[Stored entries]
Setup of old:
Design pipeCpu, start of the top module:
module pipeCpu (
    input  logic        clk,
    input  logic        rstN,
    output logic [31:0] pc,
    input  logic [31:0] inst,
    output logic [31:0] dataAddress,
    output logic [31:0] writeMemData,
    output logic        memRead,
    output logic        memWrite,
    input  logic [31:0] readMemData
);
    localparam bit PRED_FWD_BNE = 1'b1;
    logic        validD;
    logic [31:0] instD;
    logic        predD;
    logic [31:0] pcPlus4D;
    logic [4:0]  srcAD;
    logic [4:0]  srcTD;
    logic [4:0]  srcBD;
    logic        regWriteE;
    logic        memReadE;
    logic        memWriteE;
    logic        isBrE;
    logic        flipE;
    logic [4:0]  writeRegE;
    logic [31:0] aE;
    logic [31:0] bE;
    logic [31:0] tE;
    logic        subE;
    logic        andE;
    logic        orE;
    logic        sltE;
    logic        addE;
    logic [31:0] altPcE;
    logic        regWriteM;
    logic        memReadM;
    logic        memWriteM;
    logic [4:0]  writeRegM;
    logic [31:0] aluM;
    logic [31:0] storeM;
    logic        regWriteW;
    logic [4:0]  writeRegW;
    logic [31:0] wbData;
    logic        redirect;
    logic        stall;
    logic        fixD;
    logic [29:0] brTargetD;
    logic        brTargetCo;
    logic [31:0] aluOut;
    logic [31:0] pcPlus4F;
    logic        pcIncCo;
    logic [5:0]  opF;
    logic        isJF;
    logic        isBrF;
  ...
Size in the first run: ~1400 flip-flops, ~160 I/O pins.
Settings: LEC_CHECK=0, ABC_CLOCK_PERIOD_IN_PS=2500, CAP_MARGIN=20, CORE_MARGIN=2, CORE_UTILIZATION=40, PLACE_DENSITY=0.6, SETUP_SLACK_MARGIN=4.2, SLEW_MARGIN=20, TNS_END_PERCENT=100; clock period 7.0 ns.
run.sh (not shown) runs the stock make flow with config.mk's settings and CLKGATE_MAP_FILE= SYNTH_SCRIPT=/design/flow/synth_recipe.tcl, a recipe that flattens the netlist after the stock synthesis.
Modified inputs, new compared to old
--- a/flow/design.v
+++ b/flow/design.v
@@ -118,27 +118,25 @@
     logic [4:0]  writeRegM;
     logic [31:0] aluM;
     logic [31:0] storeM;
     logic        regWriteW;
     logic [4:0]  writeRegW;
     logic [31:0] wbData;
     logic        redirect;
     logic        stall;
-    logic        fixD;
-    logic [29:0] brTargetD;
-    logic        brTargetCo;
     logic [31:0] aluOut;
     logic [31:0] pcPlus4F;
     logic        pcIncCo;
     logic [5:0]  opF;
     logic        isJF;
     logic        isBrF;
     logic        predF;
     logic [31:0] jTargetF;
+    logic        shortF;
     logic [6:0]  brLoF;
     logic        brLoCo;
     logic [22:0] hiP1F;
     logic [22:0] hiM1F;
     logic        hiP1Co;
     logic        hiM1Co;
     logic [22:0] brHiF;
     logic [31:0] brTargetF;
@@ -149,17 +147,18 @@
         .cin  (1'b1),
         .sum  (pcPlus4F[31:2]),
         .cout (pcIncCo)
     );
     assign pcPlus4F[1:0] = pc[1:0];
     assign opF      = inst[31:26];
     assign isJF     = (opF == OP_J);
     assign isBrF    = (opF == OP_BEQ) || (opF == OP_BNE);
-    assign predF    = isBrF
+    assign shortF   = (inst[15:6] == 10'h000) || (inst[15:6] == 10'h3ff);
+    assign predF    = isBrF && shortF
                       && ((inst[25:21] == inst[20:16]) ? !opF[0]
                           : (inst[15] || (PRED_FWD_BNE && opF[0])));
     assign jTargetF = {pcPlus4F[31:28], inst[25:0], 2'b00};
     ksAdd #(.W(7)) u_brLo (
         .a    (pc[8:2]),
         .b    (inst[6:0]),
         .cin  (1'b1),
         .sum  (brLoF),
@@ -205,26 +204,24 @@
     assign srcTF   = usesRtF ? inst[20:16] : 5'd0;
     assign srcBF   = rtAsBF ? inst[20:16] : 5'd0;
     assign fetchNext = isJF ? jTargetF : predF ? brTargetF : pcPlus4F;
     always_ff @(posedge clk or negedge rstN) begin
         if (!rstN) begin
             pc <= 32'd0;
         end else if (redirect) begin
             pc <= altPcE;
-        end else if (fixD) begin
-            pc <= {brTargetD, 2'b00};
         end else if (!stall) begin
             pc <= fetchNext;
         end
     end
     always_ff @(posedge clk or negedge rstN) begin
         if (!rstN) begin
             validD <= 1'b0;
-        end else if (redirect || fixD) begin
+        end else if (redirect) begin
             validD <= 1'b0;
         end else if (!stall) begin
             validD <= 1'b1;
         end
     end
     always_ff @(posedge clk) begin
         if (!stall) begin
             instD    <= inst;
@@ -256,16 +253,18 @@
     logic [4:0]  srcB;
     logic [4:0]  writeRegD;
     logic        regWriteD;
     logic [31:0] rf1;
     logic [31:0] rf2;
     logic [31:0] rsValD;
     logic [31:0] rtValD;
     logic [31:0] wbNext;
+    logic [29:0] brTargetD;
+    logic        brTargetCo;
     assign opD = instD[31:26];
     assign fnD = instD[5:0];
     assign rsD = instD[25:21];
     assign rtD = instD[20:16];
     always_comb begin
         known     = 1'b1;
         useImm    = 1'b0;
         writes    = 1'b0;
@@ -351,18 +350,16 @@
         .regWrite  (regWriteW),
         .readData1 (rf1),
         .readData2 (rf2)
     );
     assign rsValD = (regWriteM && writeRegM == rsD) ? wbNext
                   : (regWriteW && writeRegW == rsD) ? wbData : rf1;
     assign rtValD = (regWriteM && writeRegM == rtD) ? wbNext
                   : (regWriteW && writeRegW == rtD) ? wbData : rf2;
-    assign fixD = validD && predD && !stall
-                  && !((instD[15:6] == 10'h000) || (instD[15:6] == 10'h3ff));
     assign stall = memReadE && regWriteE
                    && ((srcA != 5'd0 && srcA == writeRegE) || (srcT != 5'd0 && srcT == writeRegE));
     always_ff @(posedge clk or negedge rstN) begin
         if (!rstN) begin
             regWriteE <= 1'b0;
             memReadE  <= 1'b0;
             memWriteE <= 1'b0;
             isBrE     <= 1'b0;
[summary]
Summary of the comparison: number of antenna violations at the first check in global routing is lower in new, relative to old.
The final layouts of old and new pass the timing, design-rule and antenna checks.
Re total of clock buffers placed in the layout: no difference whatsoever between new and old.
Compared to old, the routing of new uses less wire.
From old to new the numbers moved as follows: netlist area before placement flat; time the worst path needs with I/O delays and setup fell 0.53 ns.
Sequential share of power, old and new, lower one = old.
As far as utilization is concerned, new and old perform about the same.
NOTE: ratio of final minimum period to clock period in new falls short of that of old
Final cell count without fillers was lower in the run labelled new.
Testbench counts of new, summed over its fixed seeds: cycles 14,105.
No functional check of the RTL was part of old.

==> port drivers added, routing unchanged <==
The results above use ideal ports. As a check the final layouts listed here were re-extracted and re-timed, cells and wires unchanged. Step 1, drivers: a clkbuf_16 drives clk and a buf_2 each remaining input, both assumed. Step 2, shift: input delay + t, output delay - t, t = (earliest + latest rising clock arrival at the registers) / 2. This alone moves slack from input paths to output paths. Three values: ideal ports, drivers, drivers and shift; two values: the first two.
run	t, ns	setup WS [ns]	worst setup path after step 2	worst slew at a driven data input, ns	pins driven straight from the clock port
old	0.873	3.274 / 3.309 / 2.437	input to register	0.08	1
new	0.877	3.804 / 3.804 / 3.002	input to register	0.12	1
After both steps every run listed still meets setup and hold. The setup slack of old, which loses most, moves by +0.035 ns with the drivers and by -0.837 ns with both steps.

▸ The task: Repeat every record above. Each one must match exactly.

▸ Response to the task:
Setup of old:
Design pipeCpu, start of the top module:
module pipeCpu (
    input  logic        clk,
    input  logic        rstN,
    output logic [31:0] pc,
    input  logic [31:0] inst,
    output logic [31:0] dataAddress,
    output logic [31:0] writeMemData,
    output logic        memRead,
    output logic        memWrite,
    input  logic [31:0] readMemData
);
    localparam bit PRED_FWD_BNE = 1'b1;
    logic        validD;
    logic [31:0] instD;
    logic        predD;
    logic [31:0] pcPlus4D;
    logic [4:0]  srcAD;
    logic [4:0]  srcTD;
    logic [4:0]  srcBD;
    logic        regWriteE;
    logic        memReadE;
    logic        memWriteE;
    logic        isBrE;
    logic        flipE;
    logic [4:0]  writeRegE;
    logic [31:0] aE;
    logic [31:0] bE;
    logic [31:0] tE;
    logic        subE;
    logic        andE;
    logic        orE;
    logic        sltE;
    logic        addE;
    logic [31:0] altPcE;
    logic        regWriteM;
    logic        memReadM;
    logic        memWriteM;
    logic [4:0]  writeRegM;
    logic [31:0] aluM;
    logic [31:0] storeM;
    logic        regWriteW;
    logic [4:0]  writeRegW;
    logic [31:0] wbData;
    logic        redirect;
    logic        stall;
    logic        fixD;
    logic [29:0] brTargetD;
    logic        brTargetCo;
    logic [31:0] aluOut;
    logic [31:0] pcPlus4F;
    logic        pcIncCo;
    logic [5:0]  opF;
    logic        isJF;
    logic        isBrF;
  ...
Size in the first run: ~1400 flip-flops, ~160 I/O pins.
Settings: LEC_CHECK=0, ABC_CLOCK_PERIOD_IN_PS=2500, CAP_MARGIN=20, CORE_MARGIN=2, CORE_UTILIZATION=40, PLACE_DENSITY=0.6, SETUP_SLACK_MARGIN=4.2, SLEW_MARGIN=20, TNS_END_PERCENT=100; clock period 7.0 ns.
run.sh (not shown) runs the stock make flow with config.mk's settings and CLKGATE_MAP_FILE= SYNTH_SCRIPT=/design/flow/synth_recipe.tcl, a recipe that flattens the netlist after the stock synthesis.
Modified inputs, new compared to old
--- a/flow/design.v
+++ b/flow/design.v
@@ -118,27 +118,25 @@
     logic [4:0]  writeRegM;
     logic [31:0] aluM;
     logic [31:0] storeM;
     logic        regWriteW;
     logic [4:0]  writeRegW;
     logic [31:0] wbData;
     logic        redirect;
     logic        stall;
-    logic        fixD;
-    logic [29:0] brTargetD;
-    logic        brTargetCo;
     logic [31:0] aluOut;
     logic [31:0] pcPlus4F;
     logic        pcIncCo;
     logic [5:0]  opF;
     logic        isJF;
     logic        isBrF;
     logic        predF;
     logic [31:0] jTargetF;
+    logic        shortF;
     logic [6:0]  brLoF;
     logic        brLoCo;
     logic [22:0] hiP1F;
     logic [22:0] hiM1F;
     logic        hiP1Co;
     logic        hiM1Co;
     logic [22:0] brHiF;
     logic [31:0] brTargetF;
@@ -149,17 +147,18 @@
         .cin  (1'b1),
         .sum  (pcPlus4F[31:2]),
         .cout (pcIncCo)
     );
     assign pcPlus4F[1:0] = pc[1:0];
     assign opF      = inst[31:26];
     assign isJF     = (opF == OP_J);
     assign isBrF    = (opF == OP_BEQ) || (opF == OP_BNE);
-    assign predF    = isBrF
+    assign shortF   = (inst[15:6] == 10'h000) || (inst[15:6] == 10'h3ff);
+    assign predF    = isBrF && shortF
                       && ((inst[25:21] == inst[20:16]) ? !opF[0]
                           : (inst[15] || (PRED_FWD_BNE && opF[0])));
     assign jTargetF = {pcPlus4F[31:28], inst[25:0], 2'b00};
     ksAdd #(.W(7)) u_brLo (
         .a    (pc[8:2]),
         .b    (inst[6:0]),
         .cin  (1'b1),
         .sum  (brLoF),
@@ -205,26 +204,24 @@
     assign srcTF   = usesRtF ? inst[20:16] : 5'd0;
     assign srcBF   = rtAsBF ? inst[20:16] : 5'd0;
     assign fetchNext = isJF ? jTargetF : predF ? brTargetF : pcPlus4F;
     always_ff @(posedge clk or negedge rstN) begin
         if (!rstN) begin
             pc <= 32'd0;
         end else if (redirect) begin
             pc <= altPcE;
-        end else if (fixD) begin
-            pc <= {brTargetD, 2'b00};
         end else if (!stall) begin
             pc <= fetchNext;
         end
     end
     always_ff @(posedge clk or negedge rstN) begin
         if (!rstN) begin
             validD <= 1'b0;
-        end else if (redirect || fixD) begin
+        end else if (redirect) begin
             validD <= 1'b0;
         end else if (!stall) begin
             validD <= 1'b1;
         end
     end
     always_ff @(posedge clk) begin
         if (!stall) begin
             instD    <= inst;
@@ -256,16 +253,18 @@
     logic [4:0]  srcB;
     logic [4:0]  writeRegD;
     logic        regWriteD;
     logic [31:0] rf1;
     logic [31:0] rf2;
     logic [31:0] rsValD;
     logic [31:0] rtValD;
     logic [31:0] wbNext;
+    logic [29:0] brTargetD;
+    logic        brTargetCo;
     assign opD = instD[31:26];
     assign fnD = instD[5:0];
     assign rsD = instD[25:21];
     assign rtD = instD[20:16];
     always_comb begin
         known     = 1'b1;
         useImm    = 1'b0;
         writes    = 1'b0;
@@ -351,18 +350,16 @@
         .regWrite  (regWriteW),
         .readData1 (rf1),
         .readData2 (rf2)
     );
     assign rsValD = (regWriteM && writeRegM == rsD) ? wbNext
                   : (regWriteW && writeRegW == rsD) ? wbData : rf1;
     assign rtValD = (regWriteM && writeRegM == rtD) ? wbNext
                   : (regWriteW && writeRegW == rtD) ? wbData : rf2;
-    assign fixD = validD && predD && !stall
-                  && !((instD[15:6] == 10'h000) || (instD[15:6] == 10'h3ff));
     assign stall = memReadE && regWriteE
                    && ((srcA != 5'd0 && srcA == writeRegE) || (srcT != 5'd0 && srcT == writeRegE));
     always_ff @(posedge clk or negedge rstN) begin
         if (!rstN) begin
             regWriteE <= 1'b0;
             memReadE  <= 1'b0;
             memWriteE <= 1'b0;
             isBrE     <= 1'b0;
[summary]
Summary of the comparison: number of antenna violations at the first check in global routing is lower in new, relative to old.
The final layouts of old and new pass the timing, design-rule and antenna checks.
Re total of clock buffers placed in the layout: no difference whatsoever between new and old.
Compared to old, the routing of new uses less wire.
From old to new the numbers moved as follows: netlist area before placement flat; time the worst path needs with I/O delays and setup fell 0.53 ns.
Sequential share of power, old and new, lower one = old.
As far as utilization is concerned, new and old perform about the same.
NOTE: ratio of final minimum period to clock period in new falls short of that of old
Final cell count without fillers was lower in the run labelled new.
Testbench counts of new, summed over its fixed seeds: cycles 14,105.
No functional check of the RTL was part of old.

==> port drivers added, routing unchanged <==
The results above use ideal ports. As a check the final layouts listed here were re-extracted and re-timed, cells and wires unchanged. Step 1, drivers: a clkbuf_16 drives clk and a buf_2 each remaining input, both assumed. Step 2, shift: input delay + t, output delay - t, t = (earliest + latest rising clock arrival at the registers) / 2. This alone moves slack from input paths to output paths. Three values: ideal ports, drivers, drivers and shift; two values: the first two.
run	t, ns	setup WS [ns]	worst setup path after step 2	worst slew at a driven data input, ns	pins driven straight from the clock port
old	0.873	3.274 / 3.309 / 2.437	input to register	0.08	1
new	0.877	3.804 / 3.804 / 3.002	input to register	0.12	1
After both steps every run listed still meets setup and hold. The setup slack of old, which loses most, moves by +0.035 ns with the drivers and by -0.837 ns with both steps.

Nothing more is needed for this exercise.